Search

Tuesday, June 21, 2016

Oracle Histograms

Histogram Holds data the data about values within a column in a table and number of occurrences for specific value or range. Depend on predicate values used in a query it stores the range of the index. Optimizer uses the histogram to generate execution plan, it may generate a plan with Index full table scan or Index range scan. Histograms are useful when we have distinct data in the table. The information about histogram is stored in data dictionary view "dba_tab_col_statistics". METHOD_OPT parameter is used to control the creation of histograms 

creating histogram on table depends on what columns we are gathering on table. we can use different operations while creating histogram on tables 

METHOD_OPT:
FOR COLUMNS SIZE AUTO: Fastest. you can specify one column instead of all columns.
FOR ALL COLUMNS SIZE REPEAT: Prevent deletion of histograms and collect it only for columns already have histograms.
FOR ALL COLUMNS:collect histograms on all columns .
FOR ALL COLUMNS SIZE SKEWONLY:collect histograms for columns have skewed value .
FOR ALL INDEXES COLUMNS:collect histograms for columns have indexes.

when we use Auto OPTION while gathering or creating histogram on the table, Oracle will track the need of histograms depend on the column usage from sys.col_usage$. using this info internally it creates buckets (histogram) on the columns and stores access  info ( range is stored inside the bucket )

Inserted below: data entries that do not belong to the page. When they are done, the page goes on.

## src/tsf_pkg.sv

```systemverilog
// Shared types for the triangle scanline fill block.
// Mode and job codes, and the command/status structs between controller and datapath.
// No dependencies.
package tsf_pkg;

  localparam int COORD_BITS_DEF = 12;

  // Input item mode codes.
  localparam logic MODE_LOAD = 1'b0;
  localparam logic MODE_STEP = 1'b1;

  // Which edge evaluation the shared multiply/divide unit is running.
  typedef enum logic [1:0] {
    JOB_SPLIT = 2'd0,
    JOB_LEFT  = 2'd1,
    JOB_RIGHT = 2'd2
  } job_t;

  typedef struct packed {
    logic busy;
    logic load_chk;
    logic mul;
    logic prep;
    logic div;
    logic fin;
    job_t job;
  } cmd_t;

  typedef struct packed {
    logic flat;
    logic need_split;
    logic step_setup;
  } stat_t;

endpackage

```

## src/tsf_ctrl.sv

```systemverilog
// Controller for the triangle scanline fill block.
// Sequences load checks and edge jobs through the datapath. Uses tsf_pkg.
module tsf_ctrl #(
  parameter int COORD_BITS = tsf_pkg::COORD_BITS_DEF
) (
  input  logic           clk,
  input  logic           rst,
  input  logic           accept,
  input  logic           mode_load,
  input  tsf_pkg::stat_t st,
  output tsf_pkg::cmd_t  cmd
);

  localparam int PROD_BITS = 2 * (COORD_BITS + 1);
  localparam int CNT_BITS  = $clog2(PROD_BITS);

  typedef enum logic [5:0] {
    S_IDLE    = 6'b000001,
    S_LOADCHK = 6'b000010,
    S_MUL     = 6'b000100,
    S_PREP    = 6'b001000,
    S_DIV     = 6'b010000,
    S_FIN     = 6'b100000
  } state_t;

  state_t            state, state_next;
  tsf_pkg::job_t     job, job_next;
  logic [CNT_BITS-1:0] cnt, cnt_next;

  always_comb begin
    state_next = state;
    job_next   = job;
    cnt_next   = cnt;
    unique case (state)
      S_IDLE: begin
        if (accept) begin
          if (mode_load) begin
            state_next = S_LOADCHK;
          end else if (st.step_setup) begin
            job_next   = tsf_pkg::JOB_LEFT;
            state_next = S_MUL;
          end
        end
      end
      S_LOADCHK: begin
        if (st.flat) begin
          state_next = S_IDLE;
        end else if (st.need_split) begin
          job_next   = tsf_pkg::JOB_SPLIT;
          state_next = S_MUL;
        end else begin
          job_next   = tsf_pkg::JOB_LEFT;
          state_next = S_MUL;
        end
      end
      S_MUL: state_next = S_PREP;
      S_PREP: begin
        cnt_next   = CNT_BITS'(PROD_BITS - 1);
        state_next = S_DIV;
      end
      S_DIV: begin
        if (cnt == '0) begin
          state_next = S_FIN;
        end else begin
          cnt_next = cnt - 1'b1;
        end
      end
      S_FIN: begin
        unique case (job)
          tsf_pkg::JOB_SPLIT: begin
            job_next   = tsf_pkg::JOB_LEFT;
            state_next = S_MUL;
          end
          tsf_pkg::JOB_LEFT: begin
            job_next   = tsf_pkg::JOB_RIGHT;
            state_next = S_MUL;
          end
          default: state_next = S_IDLE;
        endcase
      end
      default: state_next = S_IDLE;
    endcase
  end

  always_ff @(posedge clk) begin
    if (rst) begin
      state <= S_IDLE;
      job   <= tsf_pkg::JOB_SPLIT;
      cnt   <= '0;
    end else begin
      state <= state_next;
      job   <= job_next;
      cnt   <= cnt_next;
    end
  end

  always_comb begin
    cmd.busy     = (state != S_IDLE);
    cmd.load_chk = (state == S_LOADCHK);
    cmd.mul      = (state == S_MUL);
    cmd.prep     = (state == S_PREP);
    cmd.div      = (state == S_DIV);
    cmd.fin      = (state == S_FIN);
    cmd.job      = job;
  end

endmodule

```

## src/tsf_dp.sv

```systemverilog
// Datapath for the triangle scanline fill block: vertex sort, span stepping,
// shared multiply and restoring divider for edge x, result registers. Uses tsf_pkg.
module tsf_dp #(
  parameter int COORD_BITS = tsf_pkg::COORD_BITS_DEF
) (
  input  logic                         clk,
  input  logic                         rst,
  input  logic                         accept,
  input  logic                         mode,
  input  logic signed [COORD_BITS-1:0] ax,
  input  logic signed [COORD_BITS-1:0] ay,
  input  logic signed [COORD_BITS-1:0] bx,
  input  logic signed [COORD_BITS-1:0] by_coord,
  input  logic signed [COORD_BITS-1:0] cx,
  input  logic signed [COORD_BITS-1:0] cy,
  input  logic [23:0]                  fill_color,
  input  tsf_pkg::cmd_t                cmd,
  output tsf_pkg::stat_t               st,
  output logic signed [COORD_BITS-1:0] pixel_x,
  output logic signed [COORD_BITS-1:0] pixel_y,
  output logic [23:0]                  pixel_color,
  output logic                         pixel_valid,
  output logic                         last_pixel
);

  localparam int CB = COORD_BITS;
  localparam int D1 = COORD_BITS + 1;
  localparam int PW = 2 * D1;

  logic signed [CB-1:0] sx [3];
  logic signed [CB-1:0] sy [3];
  logic signed [CB-1:0] split_x, row_y, span_x, span_end;
  logic                 half_phase, active;
  logic [23:0]          held_color;

  // divider state
  logic signed [PW-1:0] prod;
  logic signed [D1-1:0] den;
  logic signed [CB-1:0] xa_r;
  logic [PW-1:0]        quo;
  logic [D1-1:0]        rem, dmag;
  logic                 neg, dzero;

  // sort network on the incoming vertices
  logic signed [CB-1:0] lx [3];
  logic signed [CB-1:0] ly [3];
  always_comb begin
    logic signed [CB-1:0] tx, ty;
    tx = '0;
    ty = '0;
    lx[0] = ax; ly[0] = ay;
    lx[1] = bx; ly[1] = by_coord;
    lx[2] = cx; ly[2] = cy;
    if (ly[0] > ly[2]) begin
      tx = lx[0]; ty = ly[0]; lx[0] = lx[2]; ly[0] = ly[2]; lx[2] = tx; ly[2] = ty;
    end
    if (ly[0] > ly[1]) begin
      tx = lx[0]; ty = ly[0]; lx[0] = lx[1]; ly[0] = ly[1]; lx[1] = tx; ly[1] = ty;
    end
    if (ly[1] > ly[2]) begin
      tx = lx[1]; ty = ly[1]; lx[1] = lx[2]; ly[1] = ly[2]; lx[2] = tx; ly[2] = ty;
    end
  end

  // advance after emitting the current pixel
  logic signed [CB-1:0] span_x_step, row_step;
  logic                 phase_step, act_step, setup_step;
  always_comb begin
    span_x_step = span_x;
    row_step    = row_y;
    phase_step  = half_phase;
    act_step    = 1'b1;
    setup_step  = 1'b0;
    if (span_x != span_end) begin
      span_x_step = (span_x < span_end) ? span_x + 1'b1 : span_x - 1'b1;
    end else if (!half_phase) begin
      if (row_y < sy[1]) begin
        row_step   = row_y + 1'b1;
        setup_step = 1'b1;
      end else if (sy[1] < sy[2]) begin
        phase_step = 1'b1;
        row_step   = sy[1];
        setup_step = 1'b1;
      end else begin
        act_step = 1'b0;
      end
    end else begin
      if (row_y < sy[2]) begin
        row_step   = row_y + 1'b1;
        setup_step = 1'b1;
      end else begin
        act_step = 1'b0;
      end
    end
  end

  always_comb begin
    st.flat       = (sy[0] == sy[1]) && (sy[1] == sy[2]);
    st.need_split = (sy[0] != sy[1]) && (sy[1] != sy[2]);
    st.step_setup = (mode == tsf_pkg::MODE_STEP) && active && setup_step;
  end

  // edge operands: xa, ya, xb, yb, y
  logic signed [CB-1:0] op_xa, op_ya, op_xb, op_yb, op_y;
  always_comb begin
    unique case (cmd.job)
      tsf_pkg::JOB_SPLIT: begin
        op_xa = sx[2]; op_ya = sy[2]; op_xb = sx[0]; op_yb = sy[0]; op_y = sy[1];
      end
      tsf_pkg::JOB_LEFT: begin
        op_xa = half_phase ? sx[2] : sx[0];
        op_ya = half_phase ? sy[2] : sy[0];
        op_xb = sx[1]; op_yb = sy[1]; op_y = row_y;
      end
      default: begin
        op_xa = half_phase ? sx[2] : sx[0];
        op_ya = half_phase ? sy[2] : sy[0];
        op_xb = split_x; op_yb = sy[1]; op_y = row_y;
      end
    endcase
  end

  logic signed [D1-1:0] dx, dyv, dd;
  assign dx  = {op_xb[CB-1], op_xb} - {op_xa[CB-1], op_xa};
  assign dyv = {op_y[CB-1], op_y} - {op_ya[CB-1], op_ya};
  assign dd  = {op_yb[CB-1], op_yb} - {op_ya[CB-1], op_ya};

  // one restoring divide step
  logic [D1:0] shifted, trial;
  assign shifted = {rem, quo[PW-1]};
  assign trial   = shifted - {1'b0, dmag};

  logic [PW-1:0]        qs;
  logic signed [CB-1:0] res;
  assign qs  = neg ? -quo : quo;
  assign res = dzero ? xa_r : xa_r + $signed(qs[CB-1:0]);

  always_ff @(posedge clk) begin
    if (rst) begin
      for (int i = 0; i < 3; i++) begin
        sx[i] <= '0;
        sy[i] <= '0;
      end
      split_x     <= '0;
      row_y       <= '0;
      span_x      <= '0;
      span_end    <= '0;
      half_phase  <= 1'b0;
      active      <= 1'b0;
      held_color  <= '0;
      pixel_x     <= '0;
      pixel_y     <= '0;
      pixel_color <= '0;
      pixel_valid <= 1'b0;
      last_pixel  <= 1'b0;
    end else begin
      if (accept) begin
        pixel_x     <= '0;
        pixel_y     <= '0;
        pixel_color <= '0;
        pixel_valid <= 1'b0;
        last_pixel  <= 1'b0;
        if (mode == tsf_pkg::MODE_LOAD) begin
          for (int i = 0; i < 3; i++) begin
            sx[i] <= lx[i];
            sy[i] <= ly[i];
          end
          held_color <= fill_color;
          active     <= 1'b0;
        end else if (active) begin
          pixel_x     <= span_x;
          pixel_y     <= row_y;
          pixel_color <= held_color;
          pixel_valid <= 1'b1;
          last_pixel  <= !act_step;
          span_x      <= span_x_step;
          row_y       <= row_step;
          half_phase  <= phase_step;
          active      <= act_step;
        end
      end
      if (cmd.load_chk && !st.flat) begin
        row_y <= sy[0];
        if (sy[0] == sy[1]) begin
          split_x    <= sx[0];
          half_phase <= 1'b1;
        end else if (sy[1] == sy[2]) begin
          split_x    <= sx[2];
          half_phase <= 1'b0;
        end else begin
          half_phase <= 1'b0;
        end
      end
      if (cmd.fin) begin
        unique case (cmd.job)
          tsf_pkg::JOB_SPLIT: begin
            if (sx[1] > res) begin
              sx[1]   <= res;
              split_x <= sx[1];
            end else begin
              split_x <= res;
            end
          end
          tsf_pkg::JOB_LEFT: span_x <= res;
          default: begin
            span_end <= res;
            active   <= 1'b1;
          end
        endcase
      end
    end
  end

  // multiply/divide registers, no reset needed
  always_ff @(posedge clk) begin
    if (cmd.mul) begin
      prod <= PW'(dx) * PW'(dyv);
      den  <= dd;
      xa_r <= op_xa;
    end
    if (cmd.prep) begin
      quo   <= prod[PW-1] ? -prod : prod;
      rem   <= '0;
      dmag  <= den[D1-1] ? -den : den;
      neg   <= prod[PW-1] ^ den[D1-1];
      dzero <= (den == '0);
    end
    if (cmd.div) begin
      if (!trial[D1]) begin
        rem <= trial[D1-1:0];
        quo <= {quo[PW-2:0], 1'b1};
      end else begin
        rem <= shifted[D1-1:0];
        quo <= {quo[PW-2:0], 1'b0};
      end
    end
  end

endmodule

```

## src/triangle_scanline_fill_top.sv

```systemverilog
// Top level of the triangle scanline fill block.
// Instantiates tsf_ctrl and tsf_dp; uses tsf_pkg.
//
//   channel | valid     | stall     | payload
//   --------+-----------+-----------+------------------------------------------
//   in      | in_valid  | in_stall  | mode, ax, ay, bx, by_coord, cx, cy,
//           |           |           | fill_color
//   out     | out_valid | out_stall | pixel_x, pixel_y, pixel_color,
//           |           |           | pixel_valid, last_pixel
//
// Every accepted item gives one result item, registered the edge it is taken.
// A pixel step inside a span runs no edge job. A step that ends a row and
// starts the next, and a load, runs edge jobs on one shared multiply plus
// restoring divider: two jobs per row, three for a load that needs the split
// point and two for another load that is not flat. Every load first checks
// the sorted vertices; a flat triangle then runs no job.
// Synchronous active-high reset idles the block, zeroing all but the divider.
// in_stall is high while a load check or job runs or an untaken item waits.
module triangle_scanline_fill_top #(
  parameter int COORD_BITS = tsf_pkg::COORD_BITS_DEF
) (
  input  logic                         clk,
  input  logic                         rst,
  input  logic                         in_valid,
  output logic                         in_stall,
  input  logic                         mode,
  input  logic signed [COORD_BITS-1:0] ax,
  input  logic signed [COORD_BITS-1:0] ay,
  input  logic signed [COORD_BITS-1:0] bx,
  input  logic signed [COORD_BITS-1:0] by_coord,
  input  logic signed [COORD_BITS-1:0] cx,
  input  logic signed [COORD_BITS-1:0] cy,
  input  logic [23:0]                  fill_color,
  output logic                         out_valid,
  input  logic                         out_stall,
  output logic signed [COORD_BITS-1:0] pixel_x,
  output logic signed [COORD_BITS-1:0] pixel_y,
  output logic [23:0]                  pixel_color,
  output logic                         pixel_valid,
  output logic                         last_pixel
);

  tsf_pkg::cmd_t  cmd;
  tsf_pkg::stat_t st;
  logic           accept;

  // take a new item only when idle and the result register is free or draining
  assign in_stall = cmd.busy || (out_valid && out_stall);
  assign accept   = in_valid && !in_stall;

  always_ff @(posedge clk) begin
    if (rst) begin
      out_valid <= 1'b0;
    end else if (accept) begin
      out_valid <= 1'b1;
    end else if (!out_stall) begin
      out_valid <= 1'b0;
    end
  end

  tsf_ctrl #(.COORD_BITS(COORD_BITS)) u_ctrl (
    .clk       (clk),
    .rst       (rst),
    .accept    (accept),
    .mode_load (mode == tsf_pkg::MODE_LOAD),
    .st        (st),
    .cmd       (cmd)
  );

  tsf_dp #(.COORD_BITS(COORD_BITS)) u_dp (
    .clk         (clk),
    .rst         (rst),
    .accept      (accept),
    .mode        (mode),
    .ax          (ax),
    .ay          (ay),
    .bx          (bx),
    .by_coord    (by_coord),
    .cx          (cx),
    .cy          (cy),
    .fill_color  (fill_color),
    .cmd         (cmd),
    .st          (st),
    .pixel_x     (pixel_x),
    .pixel_y     (pixel_y),
    .pixel_color (pixel_color),
    .pixel_valid (pixel_valid),
    .last_pixel  (last_pixel)
  );

endmodule

```

## config.mk

```make
export PLATFORM = sky130hd
export DESIGN_NAME = triangle_scanline_fill_top
export DESIGN_NICKNAME = d
export VERILOG_FILES = /design/src/tsf_pkg.sv /design/src/tsf_ctrl.sv /design/src/tsf_dp.sv /design/src/triangle_scanline_fill_top.sv
export SDC_FILE = /design/constraint.sdc
export NUM_CORES = 1
export LEC_CHECK = 0
export ABC_AREA = 1
export ABC_CLOCK_PERIOD_IN_PS = 10500
export BUFFER_PORTS_ARGS = -buffer_cell sky130_fd_sc_hd__buf_2
export CAP_MARGIN = 20
export CORE_AREA = 2 2 256 385
export CTS_CLUSTER_DIAMETER = 100
export DETAILED_ROUTE_END_ITERATION = 16
export DIE_AREA = 0 0 258 387
export PLACE_DENSITY = 0.44
export SETUP_SLACK_MARGIN = 0.1
export SLEW_MARGIN = 15
export SYNTH_ARGS = -nofsm -noshare
export SYNTH_HDL_FRONTEND = slang
export SYNTH_SLANG_ARGS = --single-unit
```

## constraint.sdc

```tcl
create_clock -name clk -period 10.5 [get_ports clk]
set_input_delay 1.05 -clock clk [delete_from_list [all_inputs] [get_ports clk]]
set_output_delay 1.05 -clock clk [all_outputs]
set_load 0.01 [all_outputs]
```

# Word level (Yosys, flattened, before mapping)
# Memories as Yosys holds them, arrays and structs flattened.
# Cells that the tools add are included.
[totals]
mem_bits_ro = 0
ramBits = 72
word_cells = 222
out_inout_bits = 52
regBits = 243
memories = 2
latchBits = 0
[classes]
shift = 0
reduce_logical = 28
magnitude_cmp = 8
n_addsub = 12
bitwise_logic = 10
n_eq_ne = 24
n_div = 0
multipliers = 1
n_mux = 112
[mem_list]
columns = ["memory", "depth", "width", "read_ports", "rd_ports_with_merged_regs", "wr", "line_no", "text"]
rows = [
  ["u_dp.sx", 3, 12, 3, 0, 3, "tsf_dp.sv:30", "logic signed [CB-1:0] sx [3];"],
  ["u_dp.sy", 3, 12, 3, 0, 3, "tsf_dp.sv:31", "logic signed [CB-1:0] sy [3];"],
]
[ops]
columns = ["cell", "count"]
rows = [
  ["$mux 12", 46],
  ["$mux 24", 6],
  ["$mux 26", 3],
  ["$gt 12x12->1", 4],
  ["$lt 12x12->1", 4],
  ["$mux 13", 3],
  ["$sub 12x12->13", 3],
  ["$mux 1", 38],
  ["$ne 12x12->1", 3],
  ["$pmux 6 s6", 1],
  ["$mul 13x13->26", 1],
  ["$neg 26->26", 1],
  ["$add 12x1->12 const B", 2],
  ["$eq 12x12->1", 2],
  ["$mux 6", 4],
  ["$pmux 12 s2", 1],
  ["$sub 14x13->14", 1],
  ["$logic_not 13->1", 1],
  ["$neg 13->13", 1],
  ["$add 12x12->12", 1],
  ["$ne 2x2->1 const B", 6],
  ["$neg 12->12", 1],
  ["$reduce_and 6->1", 2],
  ["$sub 12x1->12 const B", 1],
  ["33 further kinds", 59],
]

# Depth between registers and ports, before layout
# Gate-level depths: netlist of run 1.
[depth]
ltp_word = 11
depth_mapped = 43
mapped_depth_nobuf = 41

# By module
# A second synthesis of run 1 with hierarchy kept.
[unflattened]
hier_cells = 3960
hier_area_um2 = 29091.7
[modules_own_cells]
columns = ["mod", "n_inst", "area_each_um2", "cells_per_inst"]
rows = [
  ["tsf_dp", 1, 28295.9, 3841],
  ["tsf_ctrl", 1, 728.2, 108],
  ["triangle_scanline_fill_top", 1, 67.6, 11],
]

# Worst setup path after synthesis of run 1
# No wires, ideal clock.
[synth_path]
path_kind = "reg-to-reg"
start = "reg u_ctrl.job[1]"
end = "reg u_dp.prod[25], data pin"
setup_time_ns = 0.256
path_slack_ns = 2.795
path_buffers = 3
t_arrival_ns = 7.449
path_stages_with_launch = 37
path_cell_list = "dfxtp_1 -> buf_2 -> nor2_2 -> clkinv_1 -> nand2_1 -> clkbuf_1 -> clkbuf_1 -> o21ai_0 -> ha_1 -> inv_1 -> fa_1 -> nand3_1 -> nand2_1 -> inv_1 -> o21ai_1 -> a21oi_1 -> o21bai_1 -> nand2_1 -> a22oi_2 -> nor2_1 -> fa_1 -> inv_1 -> fa_1 -> inv_1 -> fa_1 -> fa_1 -> fa_1 -> ha_1 -> ha_1 -> a21oi_1 -> o21ai_0 -> a221oi_1 -> nand3_1 -> nand2_1 -> inv_1 -> o21ai_0 -> nand2_1"
[synth_between]
elab_chain_cells = 4
word_cells_on_any_way = 9
[synth_lines]
columns = ["element", "line_no", "text"]
rows = [
  ["start, declared", "tsf_ctrl.sv:27", "tsf_pkg::job_t job, job_next;"],
  ["start signal, assigned", "tsf_ctrl.sv:88", "job <= tsf_pkg::JOB_SPLIT;"],
  ["start signal, assigned", "tsf_ctrl.sv:92", "job <= job_next;"],
  ["$logic_not 2->1", "tsf_dp.sv:106", "unique case (cmd.job)"],
  ["$mux 12", "--", ""],
  ["named net u_dp.op_xa[0]", "tsf_dp.sv:104", "logic signed [CB-1:0] op_xa, op_ya, op_xb, op_yb, op_y;"],
  ["$sub 12x12->13", "tsf_dp.sv:124", "assign dx = {op_xb[CB-1], op_xb} - {op_xa[CB-1], op_xa};"],
  ["$mul 13x13->26", "tsf_dp.sv:217", "prod <= PW'(dx) * PW'(dyv);"],
  ["end signal, assigned", "tsf_dp.sv:217", ""],
  ["end, declared", "tsf_dp.sv:37", "logic signed [PW-1:0] prod;"],
]
# The timed path passes the listed nets, and every way through them passes these cells.
# A chain may end at the register's enable or synchronous reset.

# Final worst setup path of run 1
[layout_path]
start = "reg u_dp.half_phase"
end = "reg u_dp.prod[24], data pin"
[layout_between]
elab_chain_cells = 4
word_cells_on_any_way = 7
[layout_lines]
columns = ["element", "line_no", "text"]
rows = [
  ["start, declared", "tsf_dp.sv:33", "logic half_phase, active;"],
  ["start signal, assigned", "tsf_dp.sv:178", "half_phase <= phase_step;"],
  ["$mux 12, on equally long branches", "--", ""],
  ["$mux 12", "--", ""],
  ["$sub 12x12->13, on equally long branches", "tsf_dp.sv:124, tsf_dp.sv:125", ""],
  ["$mul 13x13->26 (*)", "tsf_dp.sv:217", ""],
]
# Mark *: on every way between the ends. The rest lies on a longest branch, timed or not.

==> results of run 1 <==
==> logic make-up (layout without fill, tap and decap cells) <==
group / Yosys count / count (layout) / share of synthesized area, %
buf+inv: 778 / 899 / 10.5
fa+ha+maj: 405 / 405 / 22.0
xor+xnor: 116 / 116 / 3.53
simple gates: 1697 / 1697 / 24.9
flops: 315 / 315 / 28.1
compound gates: 573 / 573 / 10.9
==> final cells by class <==
class	count	area share [%]
Sequential cell	315	25.2
Clock buffer	43	3.02
Multi-Input combinational cell	2791	55.1
Timing Repair Buffer	185	3.21
Tap cell	1278	4.98
Inverter	649	7.59
Clock inverter	22	0.889
==> placed cells by master, fill, tap and decap left out, drive strengths merged, types with 8 or more instances in the layout <==
| cell type | netlist | routed |
|---|---|---|
| dfxtp | 138 | 138 |
| xor2 | 82 | 82 |
| or2 | 18 | 18 |
| nor4 | 12 | 12 |
| o211ai | 17 | 17 |
| nor2 | 283 | 283 |
| edfxtp | 177 | 177 |
| xnor2 | 34 | 34 |
| nor3 | 53 | 53 |
| nand2 | 969 | 969 |
| a21oi | 229 | 229 |
| nand4 | 61 | 61 |
| and2 | 13 | 13 |
| a31oi | 8 | 8 |
| buf | 63 | 185 |
| o21ai | 248 | 248 |
| nand3 | 279 | 279 |
| ha | 237 | 237 |
| inv | 636 | 638 |
| o21bai | 12 | 12 |
| clkinv | 13 | 25 |
| fa | 168 | 168 |
| clkbuf | 66 | 43 |
| a21o | 15 | 15 |
| o22ai | 9 | 9 |
==> stage by stage <==
step | hold WS, ns | setup slack (ns)
final | 0.456 | 1.84
after global placement | 0.443 | 1.94
after global routing | 0.477 | 1.32
after CTS | 0.455 | 1.85
after detailed placement | 0.450 | 1.93
after floorplan | 0.422 | 2.80
==> path summary, 6_finish.rpt <==
path | from | to | slack [ns] | cells after the start
max | u_dp.half_phase | u_dp.prod[24] | 1.84 | 29
min | u_dp.held_color[2] | u_dp.pixel_color[2] | 0.46 | 2
max reg2reg | u_dp.half_phase | u_dp.prod[24] | 1.84 | 29
min reg2reg | u_dp.held_color[2] | u_dp.pixel_color[2] | 0.46 | 2
==> layer usage <==
layer | vias up | part of all wire [%] | track usage, % | wire (um)
li1 | 12700 | - | - | -
met1 | 11700 | 42 | 21.8 | 38200
met2 | 525 | 51 | 33.5 | 46600
met3 | 162 | 3.1 | 1.54 | 2830
met4 | 0 | 4.2 | 7.40 | 3800
met5 | - | 0 | 0 | 0
==> state kept, by name (all words and copies together), names as in the netlist, 13 cells and up <==
signal and flops:
u_dp.den 13, u_dp.dmag 13, u_dp.held_color 24, u_dp.pixel_color 24
u_dp.prod 26, u_dp.quo 26, u_dp.rem 13, u_dp.sx 36
u_dp.sy 36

Exec dbms_stats.gather_table_stats
(ownname => 'UNIVERSE', tabname=>'INDIA'
estimate_percent => dbms_stats.auto_sample_size,
method_opt => 'FOR COLUMNS SIZE AUTO',
degree => 4); 

For example Creating histogram for frequently used column or frequency histogram :)
If the column is repeatedly access by the application. we can create histogram on the column.Here we are creating histogram for column "state" in schema universe & table india

Exec DBMS_STATS.GATHER_TABLE_STATS 
(ownname => 'UNIVERSE',
tabname => 'INDIA',
method_opt => 'FOR COLUMNS STATE',
degree => 4);

Creating Hybrid - histogram in 12c: 
before creating hybrid column, check for distinct values on table.
method_opt => 'FOR COLUMNS STATE size 10', 10 buckets are created and access info ( range is stored inside the bucket 

Exec DBMS_STATS.GATHER_TABLE_STATS 
(ownname => 'UNIVERSE',
tabname => 'INDIA',
method_opt => 'FOR COLUMNS STATE size 10',
degree => 4);

The optimizer considers both hybrid and top frequency histograms. To qualify for a top frequency histogram, the percentage of rows occupied by the top 10 most frequent values must be equal to or greater than threshold p, where p is (1-(1/10))*100, or 90%.

Query to investigate histogram  created for column "STATE" 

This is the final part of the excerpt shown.